The thing that most interests me in this article is the assertion that one of the primary BART employee concerns is safety. That seems both legitimate and underreported in the mainstream media. So I would love to find out more about it. What does The Nation say about the safety issues?

Workers are asking for [...] improved safety measures (bullet-proof glass in station booths, better lighting in tunnels, etc.)

And then goes on to quote the same union spokesman:

BART refuses to even discuss the issue of safety for workers and riders in negotiations.

No response is actually given from an independent source, and the safety measures include the ever-useful "etc" (side note: if you're a journalist and you find yourself using the word "etc" in a major article, please reconsider your career choices).

Closing Remarks

Sorry to rant, but one-sided articles getting this much press, in either direction, frustrate me. There are a lot of legitimate labor issues in this country. The New York times had an excellent article yesterday about minimum-wage employees being forced to send a tithe of their below-poverty-line salaries to Chase or Citibank for "prepaid debit card" pay from major retailers. So where are the fry cook unions to protest that? Two Septembers ago, workers at the Grand Hyatt hotel here in San Francisco struck, and there was almost no news coverage, no outraged articles in liberal blogs about that.

Hell, what about the fact that I get paid substantially more to press 104 keys than BART employees do to run trains?

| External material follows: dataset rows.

[src/hw/rtl/tkwa_win_div.sv]
// Divides a window sum by the window length with a reciprocal multiply.
// The shift is chosen so that the quotient is exact over the whole sum range.
module tkwa_win_div #(
  parameter int WINDOW = 24,
  parameter int VAL_W  = 16,
  localparam int SUM_W = VAL_W + $clog2(WINDOW)
) (
  input  logic [SUM_W-1:0] sum,
  output logic [VAL_W-1:0] quot
);

  localparam int          SH      = SUM_W + $clog2(WINDOW);
  localparam int          M_W     = SUM_W + 1;
  localparam int          PROD_W  = SUM_W + M_W;
  localparam logic [63:0] RECIP64 = ((64'd1 << SH) + 64'(WINDOW) - 64'd1) / 64'(WINDOW);
  localparam logic [M_W-1:0] RECIP = RECIP64[M_W-1:0];

  logic [PROD_W-1:0] prod;

  assign prod = {{M_W{1'b0}}, sum} * {{SUM_W{1'b0}}, RECIP};
  assign quot = prod[SH +: VAL_W];

endmodule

Let me be absolutely clear: I support unions, both for public and for private employees. And I support their right to strike to demand fair working conditions. There are a lot of problems that organized labor can solve! But hurting the already quite-tarnished public image of organized labor with an strike like this by the relatively-well-off BART employees seems like a waste of good will and yet another bullet point for libertarian types (both in the Republican party at large, and those closer to home sitting in their Silicon Valley estates) to pull out when suggesting that the United States continue its march toward banning unions.